For two years, I got the same message. “You have homosexual temptations because your father was distant and your mother was smothering.” But my mother was pretty lenient. Also, why didn’t my brothers have this issue? “Well, it wasn’t that your father was distant and your mother was smothering, you just perceived it that way, and your brothers perceived it differently.” We argued a lot. If I was doing what he told me to do—stay devoted to the Bible and pray—and it didn’t have the desired result, he would tell me I just wasn’t doing it right or doing it enough. If I fell away from the practice, he berated me for not staying close to God, that I clearly wasn’t serious about being healed of homosexual temptation. He began demanding that I attend the same church as he, since his was the only local congregation who had ascribed to his practices. In the end, he closed his practice owing to finances.
Looking back over my journals from that time, I see I was already expressing doubts about these treatments. I had had no results in nearly eight years. But the message of the counselors and churches remained—I simply needed to work harder. Until the point that I had no doubts that I was in fact a heterosexual, I would not have a close relationship to God, I could hold no position that even looked like a leadership role in the church, and I would be a “stumbling block” to others—I risked causing others to go to hell.
Two more years I continued with counseling from different leaders at church. They told me nothing I hadn’t already heard. Any doubts I had were quashed by the proclamation that I was not right with God. Yet one reality grew clearer to me: the more I tried to draw close to God in the way these counselors had told me, the further from God I grew. It is said that the definition of insanity is to do the same thing repeatedly expecting different results. By this definition, I was insane.

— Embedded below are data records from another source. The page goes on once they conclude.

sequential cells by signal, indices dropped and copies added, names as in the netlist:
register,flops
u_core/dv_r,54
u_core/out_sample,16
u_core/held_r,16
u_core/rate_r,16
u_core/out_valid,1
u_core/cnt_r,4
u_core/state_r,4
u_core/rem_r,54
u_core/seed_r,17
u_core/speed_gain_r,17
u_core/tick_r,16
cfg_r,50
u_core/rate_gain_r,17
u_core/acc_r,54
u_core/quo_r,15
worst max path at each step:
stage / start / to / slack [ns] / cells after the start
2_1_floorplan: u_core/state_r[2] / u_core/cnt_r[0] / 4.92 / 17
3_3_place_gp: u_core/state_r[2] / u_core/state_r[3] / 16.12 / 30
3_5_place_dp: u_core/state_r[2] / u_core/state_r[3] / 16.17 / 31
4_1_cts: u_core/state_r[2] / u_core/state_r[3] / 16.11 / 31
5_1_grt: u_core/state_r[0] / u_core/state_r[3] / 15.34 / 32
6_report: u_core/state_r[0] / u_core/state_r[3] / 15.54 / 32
==> src/sv/bcv_pkg.sv <==
// bcv_pkg: discharge curves and widths for battery_charge_from_voltage
// holds the breakpoint constants, per-segment reciprocals and curve lookup functions
// no dependencies
package bcv_pkg;

   localparam int TABLE_POINTS       = 12;
   localparam int DEF_CURVE_POINTS   = 12;
   localparam int MV_W               = 12;
   localparam int PCT_W              = 7;
   localparam int PT_W               = $clog2(TABLE_POINTS);
   localparam int PROD_W             = MV_W + PCT_W;
   localparam int RECIP_SHIFT        = 20;
   localparam int RECIP_W            = 18;
   localparam int SCALED_W           = PROD_W + RECIP_W;

   typedef logic [MV_W-1:0]    mv_type;
   typedef logic [PCT_W-1:0]   pct_type;
   typedef logic [PT_W-1:0]    pt_type;
   typedef logic [RECIP_W-1:0] recip_type;

   localparam mv_type NIMH_MV [TABLE_POINTS] = '{
      12'd1000, 12'd1130, 12'd1200, 12'd1242, 12'd1258, 12'd1268,
      12'd1275, 12'd1282, 12'd1290, 12'd1305, 12'd1340, 12'd1450};
   localparam pct_type NIMH_PCT [TABLE_POINTS] = '{
      7'd0, 7'd5, 7'd10, 7'd20, 7'd30, 7'd40,
      7'd50, 7'd60, 7'd70, 7'd80, 7'd90, 7'd100};
   localparam mv_type ALK_MV [TABLE_POINTS] = '{
      12'd800, 12'd900, 12'd1000, 12'd1100, 12'd1200, 12'd1250,
      12'd1300, 12'd1350, 12'd1400, 12'd1450, 12'd1500, 12'd1520};
   localparam pct_type ALK_PCT [TABLE_POINTS] = '{
      7'd0, 7'd5, 7'd12, 7'd25, 7'd45, 7'd58,
      7'd70, 7'd80, 7'd88, 7'd94, 7'd98, 7'd100};

   // floor(2**RECIP_SHIFT / segment mV step), one per segment
   localparam recip_type NIMH_RECIP [TABLE_POINTS-1] = '{
      18'd8065, 18'd14979, 18'd24966, 18'd65536, 18'd104857, 18'd149796,
      18'd149796, 18'd131072, 18'd69905, 18'd29959, 18'd9532};
   localparam recip_type ALK_RECIP [TABLE_POINTS-1] = '{
      18'd10485, 18'd10485, 18'd10485, 18'd10485, 18'd20971, 18'd20971,
      18'd20971, 18'd20971, 18'd20971, 18'd20971, 18'd52428};

   function automatic mv_type curve_mv(input logic kind, input pt_type idx);
      mv_type r;
      r = '0;
      if (idx < PT_W'(TABLE_POINTS)) begin
         r = kind ? ALK_MV[idx] : NIMH_MV[idx];
      end
      return r;
   endfunction

   function automatic pct_type curve_pct(input logic kind, input pt_type idx);
      pct_type r;
      r = '0;
      if (idx < PT_W'(TABLE_POINTS)) begin
         r = kind ? ALK_PCT[idx] : NIMH_PCT[idx];
      end
      return r;
   endfunction

   function automatic recip_type seg_recip(input logic kind, input pt_type seg);
      recip_type r;
      r = '0;
      if (seg < PT_W'(TABLE_POINTS - 1)) begin
         r = kind ? ALK_RECIP[seg] : NIMH_RECIP[seg];
      end
      return r;
   endfunction

   // mV step of a segment; every segment in the curves rises
   function automatic mv_type seg_dmv(input logic kind, input pt_type seg);
      return curve_mv(kind, seg + PT_W'(1)) - curve_mv(kind, seg);
   endfunction

   // percent step of a segment, zero where the curve would fall
   function automatic pct_type seg_dp(input logic kind, input pt_type seg);
      pct_type lo_p;
      pct_type hi_p;
      lo_p = curve_pct(kind, seg);
      hi_p = curve_pct(kind, seg + PT_W'(1));
      return (hi_p >= lo_p) ? (hi_p - lo_p) : '0;
   endfunction

endpackage
## src/fwd_pkg.sv

```systemverilog
package fwd_pkg;

  localparam int WHEEL_COUNT = 4;
  localparam int FRAC_BITS   = 16;
  localparam int WHEEL_W     = (WHEEL_COUNT > 1) ? $clog2(WHEEL_COUNT) : 1;
  // upper left motor is mounted reversed
  localparam int REV_WHEEL   = 1;

  localparam int CNT_W   = 16;
  localparam int CMD_W   = 32;
  localparam int GAIN_W  = 21;
  localparam int CLAMP_W = 23;
  localparam int SCALE_W = 24;
  localparam int LIMIT_W = 16;
  localparam int PWM_W   = LIMIT_W + 1;

  localparam int CFG_IDX_W  = 4;
  localparam int CFG_DATA_W = 24;

  localparam int IN_DATA_W  = ((WHEEL_COUNT * CNT_W + 2 * CMD_W + 7) / 8) * 8;
  localparam int OUT_DATA_W = ((WHEEL_COUNT * PWM_W + 7) / 8) * 8;

  localparam logic [CFG_IDX_W-1:0] CFG_KP       = CFG_IDX_W'(0);
  localparam logic [CFG_IDX_W-1:0] CFG_KI       = CFG_IDX_W'(1);
  localparam logic [CFG_IDX_W-1:0] CFG_KD       = CFG_IDX_W'(2);
  localparam logic [CFG_IDX_W-1:0] CFG_MAX_LIN  = CFG_IDX_W'(3);
  localparam logic [CFG_IDX_W-1:0] CFG_MAX_TURN = CFG_IDX_W'(4);
  localparam logic [CFG_IDX_W-1:0] CFG_SPC      = CFG_IDX_W'(5);
  localparam logic [CFG_IDX_W-1:0] CFG_HT       = CFG_IDX_W'(6);
  localparam logic [CFG_IDX_W-1:0] CFG_LIMIT    = CFG_IDX_W'(7);

  localparam int KP_RESET       = -30000;
  localparam int KI_RESET       = -3000;
  localparam int KD_RESET       = -5000;
  localparam int MAX_LIN_RESET  = 6554;
  localparam int MAX_TURN_RESET = 65536;
  localparam int SPC_RESET      = 0;
  localparam int HT_RESET       = 0;
  localparam int LIMIT_RESET    = 65535;

  typedef struct packed {
    logic signed [GAIN_W-1:0] kp;
    logic signed [GAIN_W-1:0] ki;
    logic signed [GAIN_W-1:0] kd;
    logic [CLAMP_W-1:0]       max_lin;
    logic [CLAMP_W-1:0]       max_turn;
    logic [SCALE_W-1:0]       spc;
    logic [SCALE_W-1:0]       ht;
    logic [LIMIT_W-1:0]       limit;
  } cfg_t;

  typedef struct packed {
    logic [WHEEL_COUNT-1:0][CNT_W-1:0] cnt;
    logic signed [CMD_W-1:0]           vel;
    logic signed [CMD_W-1:0]           ang;
    logic                              brake;
  } item_t;

  typedef struct packed {
    logic [WHEEL_COUNT-1:0][PWM_W-1:0] pwm;
  } res_t;

  typedef struct packed {
    logic idle;
    logic done;
  } seq_stat_t;

endpackage

```

## src/fwd_mul.sv

```systemverilog
module fwd_mul (
  input  logic                                                    clk,
  input  logic                                                    en,
  input  logic signed [fwd_pkg::CMD_W:0]                          a,
  input  logic signed [fwd_pkg::SCALE_W:0]                        b,
  output logic signed [fwd_pkg::CMD_W+fwd_pkg::SCALE_W+1:0]       prod_r
);

  always_ff @(posedge clk) begin
    if (en) begin
      prod_r <= a * b;
    end
  end

endmodule

```

## src/fwd_seq.sv

```systemverilog
module fwd_seq (
  input  logic               clk,
  input  logic               rst_n,
  input  logic               start,
  input  fwd_pkg::item_t     item,
  input  fwd_pkg::cfg_t      cfg,
  input  logic               out_free,
  output fwd_pkg::seq_stat_t stat,
  output fwd_pkg::res_t      res
);

  localparam int W       = fwd_pkg::WHEEL_COUNT;
  localparam int WW      = fwd_pkg::WHEEL_W;
  localparam int FB      = fwd_pkg::FRAC_BITS;
  localparam int CMD_W   = fwd_pkg::CMD_W;
  localparam int CMDC_W  = fwd_pkg::CLAMP_W + 1;
  localparam int GAINN_W = fwd_pkg::GAIN_W + 1;
  localparam int MUL_A_W = CMD_W + 1;
  localparam int MUL_B_W = fwd_pkg::SCALE_W + 1;
  localparam int PROD_W  = MUL_A_W + MUL_B_W;
  localparam int TURN_W  = fwd_pkg::SCALE_W + CMDC_W - FB;
  localparam int MEAS_W  = fwd_pkg::CNT_W + fwd_pkg::SCALE_W;
  localparam int DIFF_W  = MEAS_W + 2;
  localparam int ERR_W   = CMD_W;
  localparam int ISUM_W  = fwd_pkg::LIMIT_W + FB + 1;
  localparam int T_W     = PROD_W + 1;
  localparam int ACC_W   = PROD_W + 2;
  localparam int SHQ_W   = ACC_W - FB;
  localparam int PWM_W   = fwd_pkg::PWM_W;

  localparam logic signed [DIFF_W-1:0] E_HI = DIFF_W'((64'sd1 <<< (ERR_W - 1)) - 64'sd1);
  localparam logic signed [DIFF_W-1:0] E_LO = -E_HI - DIFF_W'(1);

  typedef enum logic [10:0] {
    ST_IDLE     = 11'b000_0000_0001,
    ST_TURN_MUL = 11'b000_0000_0010,
    ST_TURN_SH  = 11'b000_0000_0100,
    ST_MEAS     = 11'b000_0000_1000,
    ST_ERR      = 11'b000_0001_0000,
    ST_KI       = 11'b000_0010_0000,
    ST_ICHK     = 11'b000_0100_0000,
    ST_KP       = 11'b000_1000_0000,
    ST_KD       = 11'b001_0000_0000,
    ST_OUT      = 11'b010_0000_0000,
    ST_DONE     = 11'b100_0000_0000
  } st_t;

  function automatic logic signed [CMDC_W-1:0] clamp_cmd(
    input logic signed [CMD_W-1:0]     x,
    input logic [fwd_pkg::CLAMP_W-1:0] m
  );
    logic signed [CMD_W:0] xs;
    logic signed [CMD_W:0] ms;
    xs = (CMD_W + 1)'(x);
    ms = (CMD_W + 1)'($signed({1'b0, m}));
    if (xs > ms) begin
      return CMDC_W'(ms);
    end else if (xs < -ms) begin
      return CMDC_W'(-ms);
    end else begin
      return CMDC_W'(xs);
    end
  endfunction

  st_t                        st_r, st_nxt;
  logic [WW-1:0]              w_r, w_nxt;
  logic [W-1:0][fwd_pkg::CNT_W-1:0] cnt_r;
  logic signed [CMDC_W-1:0]   vel_r;
  logic signed [CMDC_W-1:0]   ang_r;
  logic signed [CMDC_W-1:0]   prev_turn_r;
  logic signed [TURN_W-1:0]   turn_r;
  logic signed [ERR_W-1:0]    e_r;
  logic signed [ACC_W-1:0]    acc_r;
  logic signed [ISUM_W-1:0]   isum_r [W];
  logic signed [ERR_W-1:0]    pe_r [W];
  logic [W-1:0][PWM_W-1:0]    pwm_r;

  logic signed [CMDC_W-1:0]   vel_c, ang_c;
  logic                       brake_hit, turn_start;
  logic                       w_last, w_left, w_rev;
  logic signed [GAINN_W-1:0]  kp_w, ki_w, kd_w;
  logic                       mul_en;
  logic signed [MUL_A_W-1:0]  mul_a;
  logic signed [MUL_B_W-1:0]  mul_b;
  logic signed [PROD_W-1:0]   prod;
  logic signed [MEAS_W-1:0]   meas;
  logic signed [DIFF_W-1:0]   tgt, diff;
  logic signed [ERR_W-1:0]    e_sat;
  logic signed [T_W-1:0]      t_sum, ibound;
  logic                       t_ok;
  logic signed [ACC_W-1:0]    acc_kp, round_bias, acc_rnd;
  logic signed [SHQ_W-1:0]    shq, lim_s;
  logic signed [PWM_W-1:0]    pwm_val;

  fwd_mul u_mul (
    .clk    (clk),
    .en     (mul_en),
    .a      (mul_a),
    .b      (mul_b),
    .prod_r (prod)
  );

  always_comb begin
    vel_c      = clamp_cmd(item.vel, cfg.max_lin);
    ang_c      = clamp_cmd(item.ang, cfg.max_turn);
    brake_hit  = (vel_c == '0) && (ang_c == '0) && item.brake;
    // integrators restart when a turn begins, checked on the raw command
    turn_start = (prev_turn_r == '0) && (item.ang != '0);

    w_last = (w_r == WW'(W - 1));
    w_left = (w_r < WW'(W / 2));
    w_rev  = (w_r == WW'(fwd_pkg::REV_WHEEL));
    kp_w   = w_rev ? -GAINN_W'(cfg.kp) : GAINN_W'(cfg.kp);
    ki_w   = w_rev ? -GAINN_W'(cfg.ki) : GAINN_W'(cfg.ki);
    kd_w   = w_rev ? -GAINN_W'(cfg.kd) : GAINN_W'(cfg.kd);

    mul_en = 1'b1;
    mul_a  = '0;
    mul_b  = '0;
    case (st_r)
      ST_TURN_MUL: begin
        mul_a = MUL_A_W'(ang_r);
        mul_b = MUL_B_W'($signed({1'b0, cfg.ht}));
      end
      ST_MEAS: begin
        mul_a = MUL_A_W'($signed(cnt_r[w_r]));
        mul_b = MUL_B_W'($signed({1'b0, cfg.spc}));
      end
      ST_KI: begin
        mul_a = MUL_A_W'(e_r);
        mul_b = MUL_B_W'(ki_w);
      end
      ST_ICHK: begin
        mul_a = MUL_A_W'(e_r);
        mul_b = MUL_B_W'(kp_w);
      end
      ST_KP: begin
        mul_a = MUL_A_W'(e_r) - MUL_A_W'(pe_r[w_r]);
        mul_b = MUL_B_W'(kd_w);
      end
      default: mul_en = 1'b0;
    endcase

    meas = $signed(prod[MEAS_W-1:0]);
    tgt  = w_left ? (DIFF_W'(vel_r) - DIFF_W'(turn_r)) : (DIFF_W'(vel_r) + DIFF_W'(turn_r));
    diff = tgt - DIFF_W'(meas);
    if (diff > E_HI) begin
      e_sat = ERR_W'(E_HI);
    end else if (diff < E_LO) begin
      e_sat = ERR_W'(E_LO);
    end else begin
      e_sat = ERR_W'(diff);
    end

    t_sum  = T_W'(prod) + T_W'(isum_r[w_r]);
    ibound = T_W'($signed({1'b0, cfg.limit, {FB{1'b0}}}));
    t_ok   = (t_sum <= ibound) && (t_sum >= -ibound);

    acc_kp = ACC_W'(prod) + ACC_W'(isum_r[w_r]);

    // shift toward zero: bias negatives by one LSB short of a unit
    round_bias         = '0;
    round_bias[FB-1:0] = {FB{acc_r[ACC_W-1]}};
    acc_rnd            = acc_r + round_bias;
    shq                = $signed(acc_rnd[ACC_W-1:FB]);
    lim_s              = SHQ_W'($signed({1'b0, cfg.limit}));
    if (shq > lim_s) begin
      pwm_val = PWM_W'(lim_s);
    end else if (shq < -lim_s) begin
      pwm_val = PWM_W'(-lim_s);
    end else begin
      pwm_val = PWM_W'(shq);
    end
  end

  always_comb begin
    st_nxt = st_r;
    w_nxt  = w_r;
    case (st_r)
      ST_IDLE: begin
        if (start) begin
          st_nxt = brake_hit ? ST_DONE : ST_TURN_MUL;
        end
      end
      ST_TURN_MUL: st_nxt = ST_TURN_SH;
      ST_TURN_SH: begin
        st_nxt = ST_MEAS;
        w_nxt  = '0;
      end
      ST_MEAS: st_nxt = ST_ERR;
      ST_ERR:  st_nxt = ST_KI;
      ST_KI:   st_nxt = ST_ICHK;
      ST_ICHK: st_nxt = ST_KP;
      ST_KP:   st_nxt = ST_KD;
      ST_KD:   st_nxt = ST_OUT;
      ST_OUT: begin
        if (w_last) begin
          st_nxt = ST_DONE;
        end else begin
          st_nxt = ST_MEAS;
          w_nxt  = w_r + WW'(1);
        end
      end
      ST_DONE: begin
        if (out_free) begin
          st_nxt = ST_IDLE;
        end
      end
      default: st_nxt = ST_IDLE;
    endcase
  end

  always_ff @(posedge clk) begin
    if (!rst_n) begin
      st_r        <= ST_IDLE;
      w_r         <= '0;
      prev_turn_r <= '0;
      for (int i = 0; i < W; i++) begin
        isum_r[i] <= '0;
        pe_r[i]   <= '0;
      end
    end else begin
      st_r <= st_nxt;
      w_r  <= w_nxt;
      if (st_r == ST_IDLE && start) begin
        prev_turn_r <= ang_c;
        if (turn_start) begin
          for (int i = 0; i < W; i++) begin
            isum_r[i] <= '0;
          end
        end
      end
      if (st_r == ST_ICHK && t_ok) begin
        isum_r[w_r] <= ISUM_W'(t_sum);
      end
      if (st_r == ST_KD) begin
        pe_r[w_r] <= e_r;
      end
    end
  end

  always_ff @(posedge clk) begin
    if (st_r == ST_IDLE && start) begin
      cnt_r <= item.cnt;
      vel_r <= vel_c;
      ang_r <= ang_c;
      if (brake_hit) begin
        pwm_r <= '0;
      end
    end
    if (st_r == ST_TURN_SH) begin
      turn_r <= $signed(prod[FB +: TURN_W]);
    end
    if (st_r == ST_ERR) begin
      e_r <= e_sat;
    end
    if (st_r == ST_KP) begin
      acc_r <= acc_kp;
    end
    if (st_r == ST_KD) begin
      acc_r <= acc_r + ACC_W'(prod);
    end
    if (st_r == ST_OUT) begin
      pwm_r[w_r] <= pwm_val;
    end
  end

  assign stat.idle = (st_r == ST_IDLE);
  assign stat.done = (st_r == ST_DONE);
  assign res.pwm   = pwm_r;

`ifndef ASSERT_OFF
  a_brake_skip: assert property (@(posedge clk) disable iff (!rst_n)
    (st_r == ST_IDLE && start && brake_hit) |=> (st_r == ST_DONE))
    else $error("brake request did not skip the wheel loop");

  a_last_wheel: assert property (@(posedge clk) disable iff (!rst_n)
    (st_r == ST_OUT && w_last) |=> (st_r == ST_DONE))
    else $error("sequencer ran past the last wheel");

  a_prev_err: assert property (@(posedge clk) disable iff (!rst_n)
    (st_r == ST_KD) |=> (pe_r[$past(w_r)] == $past(e_r)))
    else $error("previous error not stored for wheel");

  for (genvar g = 0; g < W; g++) begin : g_pwm_chk
    a_pwm_range: assert property (@(posedge clk) disable iff (!rst_n)
      (st_r == ST_DONE) |->
        (($signed(pwm_r[g]) <= $signed({1'b0, cfg.limit})) &&
         ($signed(pwm_r[g]) >= -$signed({1'b0, cfg.limit}))))
      else $error("drive value outside limit");
  end
`endif

endmodule

```

## config.mk

```make
export PLATFORM = sky130hd
export DESIGN_NAME = fwd_seq
export DESIGN_NICKNAME = d
export VERILOG_FILES = /design/src/fwd_pkg.sv /design/src/fwd_mul.sv /design/src/fwd_seq.sv
export SDC_FILE = /design/constraint.sdc
export NUM_CORES = 2
export LEC_CHECK = 0
export ABC_AREA = 1
export BUFFER_PORTS_ARGS = -buffer_cell sky130_fd_sc_hd__buf_2
export CORE_AREA = 2 2 411 413
export CTS_BUF_LIST = sky130_fd_sc_hd__clkbuf_8 sky130_fd_sc_hd__clkbuf_16
export CTS_CLUSTER_DIAMETER = 40
export CTS_CLUSTER_SIZE = 20
export DETAILED_ROUTE_END_ITERATION = 16
export DIE_AREA = 0 0 413 415
export PLACE_DENSITY_LB_ADDON = 0.1
export SLEW_MARGIN = 40
export SYNTH_ARGS = -nofsm -noshare
export SYNTH_HDL_FRONTEND = slang
export SYNTH_SLANG_ARGS = --single-unit
```

## constraint.sdc

```tcl
create_clock -name clk -period 11 [get_ports clk]
set_clock_uncertainty 0.2 [all_clocks]
set_input_delay 2.2 -clock clk [delete_from_list [all_inputs] [get_ports clk]]
set_output_delay 2.2 -clock clk [all_outputs]
set_load 0.02 [all_outputs]
```

==> results_dict.tcl <==
set metrics [dict create \
    grt_max_degree 160 \
    tightest_slew_ns 0.959 \
    die_x_um 413 \
    min_from "res[17]$_DFF_P_" \
    worstPathMaxFanout 13 \
    pre_cts_ws_ns -0.185 \
    vias 78053 \
    rows 150 \
    area_growth_pct 14.2 \
    core_area_mm2 0.167 \
    drc 0 \
    cts_sinks 661 \
    cts_buffers 114 \
    mostFrequentLayoutCells "nand2_1 (2158), inv_1 (1997), nor2_1 (1390), fa_1 (848), ha_1 (631)" \
    synthXorXnorAreaFrac_pct 3.43 \
    clockBufferDepth 3 \
    max_freq_mhz 95.6 \
    muxShareOfSynthArea_pct 0.0121 \
    critPathKind "flip-flop to flip-flop" \
    yosysSeqAreaShare_pct 22.6 \
    clk_pin_slew_worst_paths_ns 0.05 \
    cts_hold_buf 0 \
    layout-drive-gt1-share_pct 11.4 \
    async_flop_share_pct 0 \
    crit_slowest_cell "fa_1" \
    numPlacedInstances 13576 \
    hold_depth 2 \
    slew_violations 0 \
    grt_pass1_vias 77180 \
    period_share_pct 95.0 \
    synth_top_area_cell "fa_1" \
    period_needed_ns 10.46 \
    p_leak_uw 0.0470 \
    rsz0062_at_grt "yes" \
    start_kind "flip-flop" \
    avgViaCountPerCell 5.65 \
    place.gp.congestion 1.03 \
    path_buf_inv 7 \
    ys.flop_type "edfxtp_1" \
    relSlewSlack_pct 36.1 \
    synth.net_count 12574 \
    min_to "res[17]$_DFF_P_" \
    grt_pass1_wl_um 486000 \
    antenna_found_initial 24 \
    synth_simple_gate_area_share_pct 22.1 \
    syn_inst 10788 \
    setup_viol 0 \
    synth_area_leaders "fa_1 (20%), edfxtp_1 (20%), nand2_1 (9.8%)" \
    yosysWarnings 0 \
    htreeDepth 3 \
    synth_top_area_share_pct 20.5 \
    hold_path_class "flip-flop to flip-flop" \
    synth-adder-area-share_pct 30.0 \
    synth_compound_area_share_pct 10.8 \
    detail_route.wl_per_cell_um 23.8 \
    port_buffers 375 \
    antenna_left 0 \
    syn_area_mm2 0.0829 \
    final_common_cell "nand2_1" \
    fp.dieH_um 415 \
    critPathTopFamily "adder cells" \
    cp.arrival_ns 10.76 \
    r2r_cells 42 \
    root_buffer "clkbuf_16" \
    cpMostUsedCell "fa_1" \
    die-area_mm2 0.171 \
    cpPeakStageDelay_ns 0.61 \
    p_per_area_mw_per_mm2 85.3 \
    r2r_end "u_mul.prod_r[52]$_DFFE_PP_" \
    reg2reg_slack_ns 0.54 \
    status "finished, final reports clean" \
    maxCapViolCount 0 \
    postSynthRegisterBits 661 \
    synth_edf_count 554 \
    start_util_pct 49.8 \
    final_core_util_pct 56.9 \
    finalSetupTns_ns 0 \
    syn_avg_cell_area_um2 7.69 \
    layoutNonFillerInstCount 13811 \
    dp_hpwl_um 272000 \
    routed_wl_um 328000 \
    endpoint_kind "flip-flop" \
    io_pins 376 \
    grt_usage_pct 38.1 \
    setup_ws_ns 0.545 \
    synth_cell_types 82 \
    tritoncts "done" \
    drt_iter0_markers 7941 \
    required_ns 11.30 \
    grt_overflow 0 \
    hold_viol 0 \
    insertion_delay_ns 0.78 \
    first_pass_iters 8 \
    ir_drop_mv 0.143 \
    nNetsFinal 13280 \
    synth_top_family_by_area "adder cells" \
]
[Yosys cell counts, types with 8 or more instances]
| cell | instances |
|---|---|
| xor2_1 | 221 |
| nand3_2 | 12 |
| o21ai_1 | 15 |
| inv_2 | 23 |
| nand3b_1 | 18 |
| o21bai_1 | 33 |
| a21boi_0 | 23 |
| fa_1 | 848 |
| o211ai_1 | 32 |
| dfxtp_1 | 107 |
| inv_1 | 2004 |
| o21ai_0 | 437 |
| edfxtp_1 | 554 |
| a31oi_1 | 92 |
| nor2_1 | 1399 |
| buf_6 | 26 |
| buf_4 | 8 |
| nor3_1 | 170 |
| nand3_1 | 395 |
| buf_2 | 60 |
| o221ai_1 | 17 |
| buf_1 | 16 |
| xnor2_1 | 95 |
| and3_1 | 8 |
| clkinv_1 | 16 |
| nand4_1 | 98 |
| nand2_2 | 33 |
| clkbuf_1 | 193 |
| nor4_1 | 49 |
| o31ai_1 | 18 |
| or2_2 | 25 |
| a211oi_1 | 12 |
| a22o_1 | 11 |
| o21a_1 | 35 |
| a21o_1 | 32 |
| a21oi_1 | 626 |
| a32o_1 | 31 |
| o21ai_2 | 14 |
| nand2_1 | 2167 |
| nor2_2 | 18 |
| nor3_2 | 10 |
| a221oi_1 | 32 |
| ha_1 | 632 |
| o22ai_1 | 45 |
[flip-flops by register name, indices dropped and copies added (netlist names), 32 cells and up, named ones only]
| register | count |
|---|---|
| u_mul.prod_r | 58 |
| res | 68 |
| isum_r | 132 |
| turn_r | 32 |
| cnt_r | 64 |
| acc_r | 60 |
| e_r | 32 |
| pe_r | 128 |
[worst max-delay path by stage]
stage / depth (start not counted) / from / to / slack, ns
after floorplan: 40 / cfg[111] / u_mul.prod_r[50]$_DFFE_PP_ / 0.76
after global placement: 40 / cfg[111] / u_mul.prod_r[56]$_DFFE_PP_ / -0.11
after detailed placement: 40 / cfg[111] / u_mul.prod_r[56]$_DFFE_PP_ / -0.18
after CTS: 43 / flip-flop / u_mul.prod_r[52]$_DFFE_PP_ / 0.19
after global routing: 45 / flip-flop / u_mul.prod_r[56]$_DFFE_PP_ / -0.01
final: 42 / flip-flop / u_mul.prod_r[52]$_DFFE_PP_ / 0.54
[metal layers]
metal	share of wire, %	track usage [%]	up-vias	wire (um)
li1	-	-	35929	-
met1	42	52.6	37676	138000
met2	42	56.1	3761	138000
met3	9.7	7.99	683	31800
met4	6.1	19.7	4	20100
met5	0.0070	0	-	23
[logic make-up after synthesis]
group | count (synthesis)
buffers and inverters | 2346
muxes | 1
AOI/OAI and AO/OA | 1545
xor gates and xnor gates | 321
DFF | 661
adders and majority gates | 1480
and+or+nand+nor | 4434
[worst register-to-register path, delay by kind of cell, from the launching register on]
kind	cells	cell delay [ns]
AOI/OAI and AO/OA	16	2.76
DFF	1	0.44
adders and majority gates	10	4.71
xor gates and xnor gates	1	0.15
and+or+nand+nor	8	0.93
buffers and inverters	7	1.00
[where the power goes]
group / switching (uW) / internal [uW] / leakage, uW
logic: 1080 / 478 / 0.0388
registers: 44.9 / 2830 / 0.00627
clock network: 1510 / 2150 / 0.00197
total: 2630 / 5460 / 0.0470
[cell type report]
class / count / area (um^2)
antenna: 12 / 30.0
clock buffer: 123 / 3010
clock inverter: 94 / 991
fill: 15839 / 71900
inverter: 2043 / 7680
multi-input combinational: 7781 / 55300
sequential: 661 / 18800
tap: 2204 / 2760
timing repair buffer: 893 / 6200
[stage by stage]
step	hold WS [ns]	instance area (um^2)	total power (uW)
final	0.262	94800	8080
after global placement	0.252	90500	4420
after global routing	0.282	94700	8360
after detailed placement	0.259	90600	4430
after CTS	0.267	94600	8080
after floorplan	0.261	82900	3840
[what timing repair did]
item / CTS / global route
setup endpoints to repair: 0 / 23
setup buffers: 0 / 5
resized for setup: 0 / 23
(Power assumes the default switching activity.)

I approached one of the counselors. I told him it was clear to me that what he was telling me to do was actually pulling me further from God, not drawing me closer. What if I were to remain in the congregation admitting that I was a homosexual—that I was gay—and that that was okay? I didn’t even bring up whether I thought it would be okay to date or have sex or anything—I hadn’t reached those conclusions yet. He told me that I would always be welcome in the congregation, but because they loved me, they would constantly warn me of the error of my ways. I decided I could not live in that kind of unbalanced relationship. That was the last day I attended that church.
It has been quite a journey since then. I moved to Minneapolis, “The San Francisco of the Midwest.” I have affiliated with religious groups who audaciously claim that God loves me—and everyone else—just as I am. I am not beholden to mere human opinion. My relationship with God is much closer than it was in my younger days, though its shape is much different from what I expected a close relationship with God would look like. God is replacing bitterness with grace, resentment with reconciliation, and despair with hope. Perhaps one day I will build a home with another man—or perhaps I will be single the rest of my life. Regardless, I know that the love and acceptance I sought in God’s representatives, I have found in God.